MSでの動きは鈍かったですがPowerPoint2010ではスライドショーの様子をWMVビデオ化する機能が付きました。PowerPoint2007以降多彩になりすぎたアニメーションを現状のHTMLで再現するのは難しくなったのでしょう。

機能

「ファイル」-「共有」-「ビデオの作成」を選ぶと下記の画面が出てきます。ここで用途とナレーションを使うかどうか選択します。

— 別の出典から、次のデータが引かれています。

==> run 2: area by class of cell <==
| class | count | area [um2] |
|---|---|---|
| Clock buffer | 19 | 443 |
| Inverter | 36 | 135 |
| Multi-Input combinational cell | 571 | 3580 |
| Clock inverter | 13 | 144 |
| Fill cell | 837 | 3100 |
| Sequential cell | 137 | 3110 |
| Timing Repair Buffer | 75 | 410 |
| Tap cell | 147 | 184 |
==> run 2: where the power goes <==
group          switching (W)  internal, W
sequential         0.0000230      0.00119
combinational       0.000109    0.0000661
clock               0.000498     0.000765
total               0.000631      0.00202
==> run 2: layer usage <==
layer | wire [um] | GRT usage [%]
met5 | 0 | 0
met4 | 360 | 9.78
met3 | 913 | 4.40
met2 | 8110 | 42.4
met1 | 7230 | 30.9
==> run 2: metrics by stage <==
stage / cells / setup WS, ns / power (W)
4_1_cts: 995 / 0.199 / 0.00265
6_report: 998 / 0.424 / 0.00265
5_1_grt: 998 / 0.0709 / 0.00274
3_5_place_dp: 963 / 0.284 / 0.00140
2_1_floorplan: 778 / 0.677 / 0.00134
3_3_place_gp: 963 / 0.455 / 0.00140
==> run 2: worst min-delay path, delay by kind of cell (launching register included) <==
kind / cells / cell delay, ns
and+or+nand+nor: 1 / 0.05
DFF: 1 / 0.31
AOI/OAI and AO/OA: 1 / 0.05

ナレーションは以前からあった「ナレーションの録音」相当の「スライドショーの記録」であらかじめつけておきます。
この時のナレーション、操作のタイミングでビデオが作成されます。

ビットレート

あらかじめ、決まったものを使う様です。

用途 解像度 映像ビットレート 音声ビットレート
コンピューターおよびHDモニター 大 960×720 7115k 320k
インターネットおよびDVD 中 640×480 640k 320k
ポータブル メディア デバイス 小 320×240 417K 320k

ビットレートが全体的に高めになっています。音声が320kというのは高すぎる気がします。これだとストリーミングサーバを置かないとつらいですね。

再現性

アニメーション等そのまま再現されます。試しにPowerPoint上にビデオを貼り付けてみましたが、そのままビデオ化されました。ActiveXの他のコンポーネントでも大丈夫かと思います。(最大化等は試していません)

画質

大ならば良いですが、小になると文字が判読がきついです。ノイズも目立ちます。

安定性

私の環境ではビデオ映像が乱れたりしました。昔試した時の環境ではおかしくならなかったのでハードに依存する部分があるのかもしれません。
まあβ版ですし・・・

感想

文字情報を読み取ろうとするとどうしてもファイルが膨らみ、配信用途に利用するのにはきつくなります。
映像は小にしてPowerPointはPDFで添付して配信するのが現実的です。OFFICE2007以降はPDF出力も標準で持っているのでPowerPoint2010単体でここまでできるのでしたら十分な気がします。
OFFICE2010ではライセンス形態の変化やGoogleに対抗したOnline版など今までにない変化があります。今回は試しませんでしたが、Web上の共有手段には「ブロードキャストスライドショー」のようにYouTubePowerPoint版の様なPowerPoint Brodecast Serviceも用意されています。

雑記

個人的にはPowerPointに付加価値をつけたコンテンツがその手間に見合っただけの学習効果があるのか疑問です。実際のセミナースタイルを考えると無理にPC上ですべてを再現するのではなく、ビデオ+印刷資料の方が良いと思っています。iTunesなどのポータブルデバイスと密接したポットキャスト+印刷資料+Webによる確認テスト、コミュニケーションといったプラットフォームみたいなものを考えています。